» Exercise prompt:
Take every line from the records below that includes the word "north".

[Dataset entries]
····················
Background: an optimization exercise with open tools, aiming at small area and few clock cycles. Do not read the settings as production practice.
Only simulation tests tie the RTL to the original design; equivalence was not proved.
Power figures rest on the tool's default switching activity, not on a simulated workload.

== north ==
==> flow/design.v <==
module spieeprom (
    input  wire         clk,
    input  wire         rst,           
    input  wire         cmd_valid,
    input  wire [31:0]  cmd_word,      
    input  wire [4:0]   cmd_len,       
    input  wire [127:0] cmd_wdata,     
    output wire [7:0]   seq_status,    
    output reg  [7:0]   sr_last,
    output reg  [127:0] rdata,         
    output wire         cs_n,
    output wire         xfer_valid,
    output reg  [7:0]   xfer_tx,
    input  wire         xfer_ready,
    input  wire [7:0]   xfer_rx,
    input  wire         xfer_err
);
    localparam [4:0] OP_WRITE        = 5'h01;
    localparam [4:0] OP_READ         = 5'h02;
    localparam [4:0] OP_READ_ID      = 5'h03;
    localparam [4:0] OP_DPD_ENTER    = 5'h04;
    localparam [4:0] OP_DPD_RELEASE  = 5'h05;
    localparam [4:0] OP_ERASE_SECTOR = 5'h06;
    localparam [4:0] OP_ERASE_CHIP   = 5'h07;
    localparam [4:0] OP_HW_EN        = 5'h0C;
    localparam [4:0] OP_HW_DIS       = 5'h0D;
    localparam [4:0] OP_IS_WIP       = 5'h0E;
    localparam [4:0] OP_IS_WPEN      = 5'h0F;
    localparam [4:0] OP_IS_BP0       = 5'h10;
    localparam [4:0] OP_IS_BP1       = 5'h11;
    localparam [2:0] PH_RMW    = 3'd0;   
    localparam [2:0] PH_AWAIT1 = 3'd1;   
    localparam [2:0] PH_WREN   = 3'd2;   
    localparam [2:0] PH_MAIN   = 3'd3;   
    localparam [2:0] PH_AWAIT2 = 3'd4;   
    localparam [5:0] IDX0 = 6'd12;       
    reg          busy;
    reg          active;      
    reg  [2:0]   phase;
    reg  [4:0]   op;
    reg  [23:0]  addr;
    reg  [4:0]   lm1;         
    reg  [5:0]   idx;         
    reg  [2:0]   poll_cnt;    
    reg          done;
    reg  [1:0]   errcode;
    reg          rbit;
    reg  [1:0]   wphase;
    assign seq_status = {wphase, rbit, errcode, |errcode, done, busy};
    assign cs_n       = ~active;
    assign xfer_valid = active;
    wire [4:0] in_op = cmd_word[4:0];
    wire in_illegal = (cmd_word[7:5] != 3'b000) ||
                      (in_op == 5'h00) || (in_op > OP_IS_BP1) ||
                      (((in_op == OP_WRITE) || (in_op == OP_READ)) && (cmd_len > 5'd16));
    wire in_writer  = (in_op == OP_WRITE) || (in_op == OP_ERASE_SECTOR) || (in_op == OP_ERASE_CHIP);
    wire op_query  = (op >= OP_IS_WIP);
    wire op_rmw    = (op >= 5'h08) && (op <= OP_HW_DIS);
    wire op_writer = (op == OP_WRITE) || (op == OP_ERASE_SECTOR) || (op == OP_ERASE_CHIP);
    wire accept = !busy && cmd_valid;
    reg [4:0] last_idx;
    always @(*) begin
        case (phase)
            PH_WREN: last_idx = 5'd12;
            PH_MAIN: begin
                case (op)
                    OP_WRITE, OP_READ: last_idx = {~lm1[4], lm1[3:0]};
                    OP_READ_ID:        last_idx = 5'd16;
                    OP_ERASE_SECTOR:   last_idx = 5'd15;
                    OP_DPD_ENTER, OP_DPD_RELEASE, OP_ERASE_CHIP: last_idx = 5'd12;
                    default:           last_idx = 5'd13;    
                endcase
            end
            default: last_idx = 5'd13;                      
        endcase
    end
    wire last = (idx[4:0] == last_idx);
    wire [3:0] slot  = idx[3:0];
    wire [7:0] sbyte = rdata[slot*8 +: 8];
    reg [7:0] rmw_val;
    always @(*) begin
        case (op)
            OP_HW_EN:  rmw_val = sbyte | 8'h80;
            OP_HW_DIS: rmw_val = sbyte & 8'h7F;
            default:   rmw_val = (sbyte & 8'hF3) | {4'd0, op[1:0], 2'b00};
        endcase
    end
    reg query_bit;
    always @(*) begin
        case (op)
            OP_IS_WIP:  query_bit = xfer_rx[0];
            OP_IS_WPEN: query_bit = xfer_rx[7];
            OP_IS_BP0:  query_bit = xfer_rx[2];
            default:    query_bit = xfer_rx[3];
        endcase
    end
    reg [7:0] abyte;      
    reg [7:0] sebyte;     
    always @(*) begin
        case (idx[1:0])
            2'd1:    begin abyte = addr[23:16]; sebyte = addr[8:1];         end
            2'd2:    begin abyte = addr[15:8];  sebyte = {addr[0], 7'd0};   end
            default: begin abyte = addr[7:0];   sebyte = 8'd0;              end
        endcase
    end
    wire first = (idx[4:0] == 5'd12);
    always @(*) begin
        xfer_tx = 8'h00;
        case (phase)
            PH_WREN: xfer_tx = 8'h06;
            PH_MAIN: begin
                case (op)
                    OP_WRITE:        xfer_tx = first ? 8'h02 : idx[4] ? sbyte : abyte;
                    OP_READ:         xfer_tx = first ? 8'h03 : idx[4] ? 8'h00 : abyte;
                    OP_READ_ID:      xfer_tx = first ? 8'hAB : 8'h00;
                    OP_DPD_ENTER:    xfer_tx = 8'hB9;
                    OP_DPD_RELEASE:  xfer_tx = 8'hAB;
                    OP_ERASE_SECTOR: xfer_tx = first ? 8'hD8 : sebyte;
                    OP_ERASE_CHIP:   xfer_tx = 8'hC7;
                    default:         xfer_tx = first ? 8'h01 : rmw_val;
                endcase
            end
            default: xfer_tx = idx[0] ? 8'h00 : 8'h05;    
        endcase
    end
    wire xfer_ok = active && xfer_ready && !xfer_err;
    wire settle   = (phase == PH_MAIN) && (op == OP_DPD_RELEASE);
    wire wait_end = settle               ? (idx == 6'd11) :
                    (poll_cnt != 3'd0)   ? (idx == 6'd15) : 1'b1;
    always @(posedge clk) begin
        if (rst) begin
            busy     <= 1'b0;
            active   <= 1'b0;
            done     <= 1'b0;
            errcode  <= 2'd0;
            rbit     <= 1'b0;
            wphase   <= 2'b00;
        end else if (!busy) begin
            if (cmd_valid) begin
                op       <= in_op;
                addr     <= cmd_word[31:8];
                lm1      <= cmd_len - 5'd1;
                idx      <= IDX0;
                poll_cnt <= 3'd0;
                rbit     <= 1'b0;
                if (in_illegal) begin
                    done    <= 1'b1;
                    errcode <= 2'd1;
                end else begin
                    done    <= 1'b0;
                    errcode <= 2'd0;
                    busy    <= 1'b1;
                    active  <= 1'b1;
                    phase   <= (in_op >= 5'h08) ? PH_RMW :
                               in_writer        ? PH_AWAIT1 : PH_MAIN;
                end
            end
        end else if (active) begin
            if (xfer_ready) begin
                if (xfer_err) begin
                    active  <= 1'b0;
                    busy    <= 1'b0;
                    done    <= 1'b1;
                    errcode <= 2'd2;
                end else if (!last) begin
                    idx <= idx + 6'd1;
                end else begin
                    active <= 1'b0;
                    idx    <= IDX0;
                    case (phase)
                        PH_RMW: begin
                            if (op_query) begin
                                rbit <= query_bit;
                                busy <= 1'b0;
                                done <= 1'b1;
                            end else begin
                                phase <= PH_AWAIT1;
                            end
                        end
                        PH_AWAIT1, PH_AWAIT2: begin
                            if (!xfer_rx[0]) begin
                                wphase   <= 2'b00;
                                poll_cnt <= 3'd0;
                                if (phase == PH_AWAIT2) begin
                                    busy <= 1'b0;
                                    done <= 1'b1;
                                end else begin
                                    phase <= PH_WREN;
                                end
                            end else if (poll_cnt == 3'd7) begin
                                busy    <= 1'b0;
                                done    <= 1'b1;
                                errcode <= 2'd3;
                            end else begin
                                poll_cnt <= poll_cnt + 3'd1;
                            end
                        end
                        PH_WREN: begin
                            wphase <= 2'b01;
                            phase  <= PH_MAIN;
                        end
                        default: begin    
                            if (op_writer || op_rmw) begin
                                wphase <= 2'b10;
                                phase  <= PH_AWAIT2;
                            end else if (op != OP_DPD_RELEASE) begin
                                busy <= 1'b0;
                                done <= 1'b1;
                            end
                        end
                    endcase
                end
            end
        end else begin
            if (wait_end) begin
                idx <= IDX0;
                if (settle) begin
                    busy <= 1'b0;
                    done <= 1'b1;
                end else begin
                    active <= 1'b1;
                end
            end else begin
                idx <= idx + 6'd1;
            end
        end
    end
    always @(posedge clk)
        if (xfer_ok && idx[0] && (phase == PH_RMW || phase == PH_AWAIT1 || phase == PH_AWAIT2))
            sr_last <= xfer_rx;
    wire rx_we = xfer_ok && op != OP_WRITE && (phase == PH_RMW || phase == PH_MAIN);
    genvar gi;
    generate
        for (gi = 0; gi < 16; gi = gi + 1) begin : g_rd
            wire we   = rx_we && (slot == gi);
            wire hold = !accept && !we;
            always @(posedge clk)
                rdata[gi*8 +: 8] <= ({8{accept}} & cmd_wdata[gi*8 +: 8]) |
                                    ({8{we}}     & xfer_rx) |
                                    ({8{hold}}   & rdata[gi*8 +: 8]);
        end
    endgenerate
endmodule
==> flow/config.mk <==
export PLATFORM = sky130hd
export DESIGN_NAME = spieeprom
export DESIGN_NICKNAME = spieeprom
export VERILOG_FILES = /design/flow/design.v
export SDC_FILE = /design/flow/constraint.sdc
export NUM_CORES = 4
export LEC_CHECK = 0
export CAP_MARGIN = 20
export CORE_MARGIN = 2
export CORE_UTILIZATION = 40
export PLACE_DENSITY = 0.6
export SLEW_MARGIN = 20
==> flow/constraint.sdc <==
create_clock -name core_clock -period 10.0 [get_ports {clk}]
set_input_delay 2.0000 -clock core_clock [delete_from_list [all_inputs] [get_ports {clk}]]
set_output_delay 2.0000 -clock core_clock [all_outputs]
set_load 0.01 [all_outputs]
standard.sh (not shown) runs the stock make flow with config.mk's settings and CLKGATE_MAP_FILE= SYNTH_SCRIPT=/design/flow/synth_recipe.tcl, a recipe that flattens the netlist after the stock synthesis.
==> flow/flow/run.sh <==
#!/bin/bash
# Standard synthesis and layout with two changes: buffer_ports puts the
# smallest buffer on every input and output port, and the clock tree is built
# from clkbuf_8 cells without dummy loads.
set -euo pipefail
bash standard.sh synth > synth.log 2>&1
bash standard.sh 'BUFFER_PORTS_ARGS=-buffer_cell sky130_fd_sc_hd__buf_1' \
  'CTS_ARGS=-sink_clustering_enable -repair_clock_nets -dont_use_dummy_load -buf_list sky130_fd_sc_hd__clkbuf_8' \
  finish > layout.log 2>&1
Testbench counts of north, summed over its fixed seeds: cycles 136,086.
## Diff of input files: south against north
==> flow/run.sh (new file) <==
#!/bin/bash
# synth_recipe.tcl (not shown) runs the flow's synth.tcl, then flattens the netlist and writes it again
# the make line also repeats each setting of config.mk as NAME=value (left out here)
make -C /OpenROAD-flow-scripts/flow DESIGN_CONFIG=/design/flow/config.mk WORK_HOME=/design/flow/orfs CLKGATE_MAP_FILE= SYNTH_SCRIPT=/design/flow/synth_recipe.tcl finish
removed: flow/flow/run.sh
removed: flow/standard.sh
==> summary.txt <==
south vs. north: design area rose by 21%, worst-path maximum fanout rose by 1, adder and majority cell fraction of the synthesized area roughly the same, combinational group share of total power rose 2.0 points, first-pass iteration count of the detailed router shows no meaningful change.
south completed; timing, DRC and antenna clean
Final HPWL from detailed placement (south vs. north) increases by a few percent
Taking south over north, the peak ir drop on the vdd network ratio works out to 1.6.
····················
» Solution to this exercise:
== north ==
Testbench counts of north, summed over its fixed seeds: cycles 136,086.
## Diff of input files: south against north
south vs. north: design area rose by 21%, worst-path maximum fanout rose by 1, adder and majority cell fraction of the synthesized area roughly the same, combinational group share of total power rose 2.0 points, first-pass iteration count of the detailed router shows no meaningful change.
Final HPWL from detailed placement (south vs. north) increases by a few percent
Taking south over north, the peak ir drop on the vdd network ratio works out to 1.6.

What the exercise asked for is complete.